Member of the New Zealand Legislative Council
- In office 23 June 1915 – 19 July 1924
- Appointed by: William Massey

Personal details
- Born: 20 June 1838 Kilmodan, Argyllshire, Scotland
- Died: 19 July 1924 (aged 86) Masterton, New Zealand
- Occupation: Politician, farmer

= Wally Buchanan =

New Zealand politician

Sir Walter Clarke Buchanan (20 June 1838 – 19 July 1924), known as Wally, was a New Zealand politician who became a member of the Reform Party that formed in 1909. Despite never being appointed as a minister, he was an influential politician and a strong advocate for farming interests.

==Early life==
Buchanan was born in 1838 in Kilmodan, Argyllshire, Scotland. He was the son of the farmer Donald McChananich and of his wife Janet Clarke. He was baptised under McChananich, the Gaelic version of Buchanan. He attended Greenock Academy, and moved to Australia at the age of 18, where he became a farmer. Around 1863 he moved to New Zealand.

==Political career==

Buchanan entered politics in 1881, representing first Wairarapa South from 1881 to 1887, and then Wairarapa from 1887 to 1899, 1902 to 1905 and 1908 to 1914. He was in Parliament for much of the next 33 years, losing three elections.

In the four general elections between 1881 and 1890, he always beat Henry Bunny, who had represented the electorate continuously since an .

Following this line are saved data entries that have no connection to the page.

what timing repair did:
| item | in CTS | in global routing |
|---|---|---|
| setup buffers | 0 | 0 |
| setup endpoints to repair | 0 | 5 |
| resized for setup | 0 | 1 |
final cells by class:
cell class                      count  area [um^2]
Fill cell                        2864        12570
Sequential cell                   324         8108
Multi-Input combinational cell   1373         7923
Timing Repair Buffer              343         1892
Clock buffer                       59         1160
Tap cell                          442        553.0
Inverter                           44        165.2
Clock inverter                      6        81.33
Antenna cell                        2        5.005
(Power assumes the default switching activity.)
**src/rtl/serial_disp_arbiter.sv**
```systemverilog
// Arbitrates one shared serial shift chain between a 16-bit LED word and a 64-bit 7-segment word.
// Ports: clk, rst (sync, active high); led_we/led_in, seg_we/seg_in write strobes;
// sclk, sdat, led_pen, seg_pen, busy, grant are registered outputs.
module serial_disp_arbiter #(
  parameter int unsigned CLK_DIV        = 2,
  parameter int unsigned REFRESH_CYCLES = 0
) (
  input  logic        clk,
  input  logic        rst,
  input  logic        led_we,
  input  logic [15:0] led_in,
  input  logic        seg_we,
  input  logic [63:0] seg_in,
  output logic        sclk,
  output logic        sdat,
  output logic        led_pen,
  output logic        seg_pen,
  output logic        busy,
  output logic [1:0]  grant
);

  typedef enum logic [2:0] {
    IDLE, LOAD, SHIFT_LO, SHIFT_HI, LATCH
  } state_e;

  localparam logic [7:0]  DIV_M1 = 8'(CLK_DIV - 1);
  localparam logic [31:0] REF_M1 =
    (REFRESH_CYCLES > 0) ? 32'(REFRESH_CYCLES - 1) : 32'd0;

  state_e      state_q, state_d;
  logic [15:0] led_sh_q, led_sh_d;
  logic [63:0] seg_sh_q, seg_sh_d;
  logic [1:0]  pend_q, pend_d;
  logic        last_q, last_d;
  logic        sel_q, sel_d;
  logic [63:0] sh_q, sh_d;
  logic [6:0]  cnt_q, cnt_d;
  logic [7:0]  div_q, div_d;
  logic [31:0] ref_q, ref_d;

  logic        sclk_q, sclk_d;
  logic        sdat_q, sdat_d;
  logic        lpen_q, lpen_d;
  logic        spen_q, spen_d;
  logic        busy_q, busy_d;
  logic [1:0]  grant_q, grant_d;

  logic        phase_end;
  logic        ref_hit;
  logic [1:0]  pend_eff;
  logic [1:0]  clr;

  // state and output registers
  always_ff @(posedge clk) begin
    if (rst) begin
      state_q  <= IDLE;
      led_sh_q <= '0;
      seg_sh_q <= '0;
      pend_q   <= 2'b11;
      last_q   <= 1'b0;
      sel_q    <= 1'b0;
      sh_q     <= '0;
      cnt_q    <= '0;
      div_q    <= '0;
      ref_q    <= '0;
      sclk_q   <= 1'b0;
      sdat_q   <= 1'b0;
      lpen_q   <= 1'b0;
      spen_q   <= 1'b0;
      busy_q   <= 1'b0;
      grant_q  <= 2'b00;
    end else begin
      state_q  <= state_d;
      led_sh_q <= led_sh_d;
      seg_sh_q <= seg_sh_d;
      pend_q   <= pend_d;
      last_q   <= last_d;
      sel_q    <= sel_d;
      sh_q     <= sh_d;
      cnt_q    <= cnt_d;
      div_q    <= div_d;
      ref_q    <= ref_d;
      sclk_q   <= sclk_d;
      sdat_q   <= sdat_d;
      lpen_q   <= lpen_d;
      spen_q   <= spen_d;
      busy_q   <= busy_d;
      grant_q  <= grant_d;
    end
  end

  // next-state logic; bit 0 = LED, bit 1 = SEG; sel/last: 1 = SEG
  always_comb begin
    phase_end = (div_q == DIV_M1);
    ref_hit   = (REFRESH_CYCLES != 0) && (ref_q == REF_M1);
    // a strobe in the IDLE cycle starts the frame without waiting a cycle
    pend_eff  = pend_q | {seg_we, led_we};
    state_d   = state_q;
    sel_d     = sel_q;
    last_d    = last_q;
    sh_d      = sh_q;
    cnt_d     = cnt_q;
    div_d     = phase_end ? 8'd0 : div_q + 8'd1;
    clr       = 2'b00;
    unique case (state_q)
      IDLE: begin
        div_d = 8'd0;
        if (|pend_eff) begin
          state_d = LOAD;
          if (pend_eff == 2'b11) sel_d = ~last_q;
          else                   sel_d = pend_eff[1];
        end
      end
      LOAD: begin
        div_d   = 8'd0;
        sh_d    = sel_q ? seg_sh_q : {led_sh_q, 48'h0};
        cnt_d   = sel_q ? 7'd64 : 7'd16;
        clr     = sel_q ? 2'b10 : 2'b01;
        last_d  = sel_q;
        state_d = SHIFT_LO;
      end
      SHIFT_LO: begin
        if (phase_end) state_d = SHIFT_HI;
      end
      SHIFT_HI: begin
        if (phase_end) begin
          sh_d    = {sh_q[62:0], 1'b0};
          cnt_d   = cnt_q - 7'd1;
          state_d = (cnt_q == 7'd1) ? LATCH : SHIFT_LO;
        end
      end
      LATCH: begin
        if (phase_end) state_d = IDLE;
      end
      default: state_d = IDLE;
    endcase
    // set wins over the LOAD-cycle clear so a colliding write is re-sent
    pend_d   = (pend_q & ~clr) | {seg_we, led_we} | {2{ref_hit}};
    led_sh_d = led_we ? led_in : led_sh_q;
    seg_sh_d = seg_we ? seg_in : seg_sh_q;
    ref_d    = (REFRESH_CYCLES == 0 || ref_hit) ? 32'd0 : ref_q + 32'd1;
  end

  // outputs are decoded from the next state so they line up with state_q
  always_comb begin
    sclk_d  = (state_d == SHIFT_HI);
    sdat_d  = (state_d == SHIFT_LO || state_d == SHIFT_HI) ? sh_d[63] : 1'b0;
    busy_d  = (state_d != IDLE);
    grant_d = busy_d ? (sel_d ? 2'b10 : 2'b01) : 2'b00;
    lpen_d  = (state_d == LATCH) && !sel_d;
    spen_d  = (state_d == LATCH) && sel_d;
  end

  assign sclk    = sclk_q;
  assign sdat    = sdat_q;
  assign led_pen = lpen_q;
  assign seg_pen = spen_q;
  assign busy    = busy_q;
  assign grant   = grant_q;

endmodule

```
$ cat src/rtl/dcache_write_buffer_if.sv
// Cache-side and memory-side handshake bundle for the D-cache write buffer.
// slave = the buffer itself, master = the cache plus slow-memory environment.
interface dcache_write_buffer_if #(
  parameter int AW = 28,
  parameter int DW = 128
);
  logic          cache_read;
  logic          cache_write;
  logic [AW-1:0] cache_addr;
  logic [DW-1:0] cache_wdata;
  logic [DW-1:0] cache_rdata;
  logic          cache_ready;
  logic          mem_read;
  logic          mem_write;
  logic [AW-1:0] mem_addr;
  logic [DW-1:0] mem_wdata;
  logic [DW-1:0] mem_rdata;
  logic          mem_ready;

  modport slave (
    input  cache_read, cache_write, cache_addr, cache_wdata, mem_rdata, mem_ready,
    output cache_rdata, cache_ready, mem_read, mem_write, mem_addr, mem_wdata
  );

  modport master (
    output cache_read, cache_write, cache_addr, cache_wdata, mem_rdata, mem_ready,
    input  cache_rdata, cache_ready, mem_read, mem_write, mem_addr, mem_wdata
  );
endinterface

$ cat src/rtl/dcache_write_buffer.sv
// Coalescing line write-back buffer between the D-cache and slow memory.
// Serves read hits from buffered lines; read misses bypass pending writes.
module dcache_write_buffer #(
  parameter int DEPTH = 4,
  parameter int AW    = 28,
  parameter int DW    = 128
) (
  input  logic                   clk,
  input  logic                   rst,
  dcache_write_buffer_if.slave   bus,
  output logic [$clog2(DEPTH):0] count_o,
  output logic                   empty_o
);
  localparam int PW = $clog2(DEPTH);
  localparam int CW = PW + 1;

  typedef enum logic [1:0] {IDLE, WR, RD, RESP} state_t;

  state_t                   state_q, state_d;
  logic [DEPTH-1:0]         valid_q, valid_d;
  logic [DEPTH-1:0][AW-1:0] addr_q, addr_d;
  logic [DEPTH-1:0][DW-1:0] data_q, data_d;
  logic [PW-1:0]            head_q, head_d, tail_q, tail_d;
  logic [CW-1:0]            count_q, count_d;
  logic                     done_q, done_d;
  logic                     mem_read_q, mem_read_d;
  logic                     mem_write_q, mem_write_d;
  logic [AW-1:0]            mem_addr_q, mem_addr_d;
  logic [DW-1:0]            mem_wdata_q, mem_wdata_d;
  logic [DW-1:0]            rdata_q, rdata_d;

  logic          hit;
  logic [PW-1:0] hit_idx;
  logic          pop, full, can_acc, head_hit;
  logic          wr_req, wr_hit, wr_app, rd_hit, rd_miss;

  always_comb begin
    hit     = 1'b0;
    hit_idx = '0;
    for (int i = 0; i < DEPTH; i++) begin
      if (valid_q[i] && (addr_q[i] == bus.cache_addr)) begin
        hit     = 1'b1;
        hit_idx = i[PW-1:0];
      end
    end
  end

  // A write hitting the head while it is on the memory bus must not
  // change the line under flight; it becomes an append once the head pops.
  assign pop      = (state_q == WR) && bus.mem_ready;
  assign full     = (count_q == CW'(DEPTH));
  assign can_acc  = !done_q && ((state_q == IDLE) || (state_q == WR));
  assign head_hit = hit && (state_q == WR) && (hit_idx == head_q);
  assign wr_req   = can_acc && bus.cache_write && !bus.cache_read;
  assign wr_hit   = wr_req && hit && !head_hit;
  assign wr_app   = wr_req && (!hit || (head_hit && pop)) && (!full || pop);
  assign rd_hit   = can_acc && bus.cache_read && hit;
  assign rd_miss  = can_acc && bus.cache_read && !hit && (state_q == IDLE);

  always_comb begin
    state_d     = state_q;
    valid_d     = valid_q;
    addr_d      = addr_q;
    data_d      = data_q;
    head_d      = head_q;
    tail_d      = tail_q;
    done_d      = 1'b0;
    mem_read_d  = mem_read_q;
    mem_write_d = mem_write_q;
    mem_addr_d  = mem_addr_q;
    mem_wdata_d = mem_wdata_q;
    rdata_d     = rdata_q;
    count_d     = count_q + CW'(wr_app) - CW'(pop);

    if (pop) begin
      valid_d[head_q] = 1'b0;
      head_d          = head_q + PW'(1);
      mem_write_d     = 1'b0;
      state_d         = IDLE;
    end
    if (wr_hit) begin
      data_d[hit_idx] = bus.cache_wdata;
      done_d          = 1'b1;
    end
    // Append after the pop: when full, tail aliases the slot being freed.
    if (wr_app) begin
      valid_d[tail_q] = 1'b1;
      addr_d[tail_q]  = bus.cache_addr;
      data_d[tail_q]  = bus.cache_wdata;
      tail_d          = tail_q + PW'(1);
      done_d          = 1'b1;
    end
    if (rd_hit) begin
      rdata_d = data_q[hit_idx];
      done_d  = 1'b1;
    end

    case (state_q)
      IDLE: begin
        if (rd_miss) begin
          state_d    = RD;
          mem_read_d = 1'b1;
          mem_addr_d = bus.cache_addr;
        end else if (count_q != '0) begin
          state_d     = WR;
          mem_write_d = 1'b1;
          mem_addr_d  = addr_q[head_q];
          mem_wdata_d = (wr_hit && (hit_idx == head_q)) ? bus.cache_wdata : data_q[head_q];
        end
      end
      RD: begin
        if (bus.mem_ready) begin
          state_d    = RESP;
          mem_read_d = 1'b0;
          rdata_d    = bus.mem_rdata;
          done_d     = 1'b1;
        end
      end
      RESP:    state_d = IDLE;
      default: ;
    endcase
  end

  always_ff @(posedge clk or posedge rst) begin
    if (rst) begin
      state_q     <= IDLE;
      valid_q     <= '0;
      addr_q      <= '0;
      data_q      <= '0;
      head_q      <= '0;
      tail_q      <= '0;
      count_q     <= '0;
      done_q      <= 1'b0;
      mem_read_q  <= 1'b0;
      mem_write_q <= 1'b0;
      mem_addr_q  <= '0;
      mem_wdata_q <= '0;
      rdata_q     <= '0;
    end else begin
      state_q     <= state_d;
      valid_q     <= valid_d;
      addr_q      <= addr_d;
      data_q      <= data_d;
      head_q      <= head_d;
      tail_q      <= tail_d;
      count_q     <= count_d;
      done_q      <= done_d;
      mem_read_q  <= mem_read_d;
      mem_write_q <= mem_write_d;
      mem_addr_q  <= mem_addr_d;
      mem_wdata_q <= mem_wdata_d;
      rdata_q     <= rdata_d;
    end
  end

  assign bus.cache_ready = done_q;
  assign bus.cache_rdata = rdata_q;
  assign bus.mem_read    = mem_read_q;
  assign bus.mem_write   = mem_write_q;
  assign bus.mem_addr    = mem_addr_q;
  assign bus.mem_wdata   = mem_wdata_q;
  assign count_o         = count_q;
  assign empty_o         = (count_q == '0);
endmodule

$ cat src/flat_wrapper.sv
// flat-port wrapper written by rule: the top's interface ports become plain ports
module dcache_write_buffer_flat 
#(
  parameter int DEPTH = 4,
  parameter int AW    = 28,
  parameter int DW    = 128
)
  (clk, rst, count_o, empty_o, bus_cache_read, bus_cache_write, bus_cache_addr, bus_cache_wdata, bus_mem_rdata, bus_mem_ready, bus_cache_rdata, bus_cache_ready, bus_mem_read, bus_mem_write, bus_mem_addr, bus_mem_wdata);
  dcache_write_buffer_if #(.AW(AW), .DW(DW)) bus_i ();
  input  logic clk;
  input  logic rst;
  output logic [$clog2(DEPTH):0] count_o;
  output logic empty_o;
  input wire logic [$bits(bus_i.cache_read)-1:0] bus_cache_read;
  input wire logic [$bits(bus_i.cache_write)-1:0] bus_cache_write;
  input wire logic [$bits(bus_i.cache_addr)-1:0] bus_cache_addr;
  input wire logic [$bits(bus_i.cache_wdata)-1:0] bus_cache_wdata;
  input wire logic [$bits(bus_i.mem_rdata)-1:0] bus_mem_rdata;
  input wire logic [$bits(bus_i.mem_ready)-1:0] bus_mem_ready;
  output wire logic [$bits(bus_i.cache_rdata)-1:0] bus_cache_rdata;
  output wire logic [$bits(bus_i.cache_ready)-1:0] bus_cache_ready;
  output wire logic [$bits(bus_i.mem_read)-1:0] bus_mem_read;
  output wire logic [$bits(bus_i.mem_write)-1:0] bus_mem_write;
  output wire logic [$bits(bus_i.mem_addr)-1:0] bus_mem_addr;
  output wire logic [$bits(bus_i.mem_wdata)-1:0] bus_mem_wdata;
  assign bus_i.cache_read = bus_cache_read;
  assign bus_i.cache_write = bus_cache_write;
  assign bus_i.cache_addr = bus_cache_addr;
  assign bus_i.cache_wdata = bus_cache_wdata;
  assign bus_i.mem_rdata = bus_mem_rdata;
  assign bus_i.mem_ready = bus_mem_ready;
  assign bus_cache_rdata = bus_i.cache_rdata;
  assign bus_cache_ready = bus_i.cache_ready;
  assign bus_mem_read = bus_i.mem_read;
  assign bus_mem_write = bus_i.mem_write;
  assign bus_mem_addr = bus_i.mem_addr;
  assign bus_mem_wdata = bus_i.mem_wdata;
  dcache_write_buffer #(.DEPTH(DEPTH), .AW(AW), .DW(DW)) u_core (.clk(clk), .rst(rst), .bus(bus_i), .count_o(count_o), .empty_o(empty_o));
endmodule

He lost Wairarapa to J. T. Marryat Hornsby, the frequent Liberal Party candidate for the electorate, in 1899, won it back in 1902, lost it in 1905 and won it back in 1908. He finally lost the seat to Hornsby in 1914.

In the House, he was a staunch conservative voice, and a diehard opponent of the Liberal government of Richard Seddon. He shared William Massey's idea that the conservative opposition needed a more formalised political party in order to effectively challenge the Liberal Party. Buchanan used his personal wealth to fund the new Reform Party that was set up by Massey in 1909, continuing to provide it with money until his death.

Buchanan was knighted in 1913 and appointed to the Legislative Council in 1915, where he served until his death in 1924. Despite his long experience in politics, he was never appointed a Minister (partly because the Liberal Party was in power as from 1891 to 1914).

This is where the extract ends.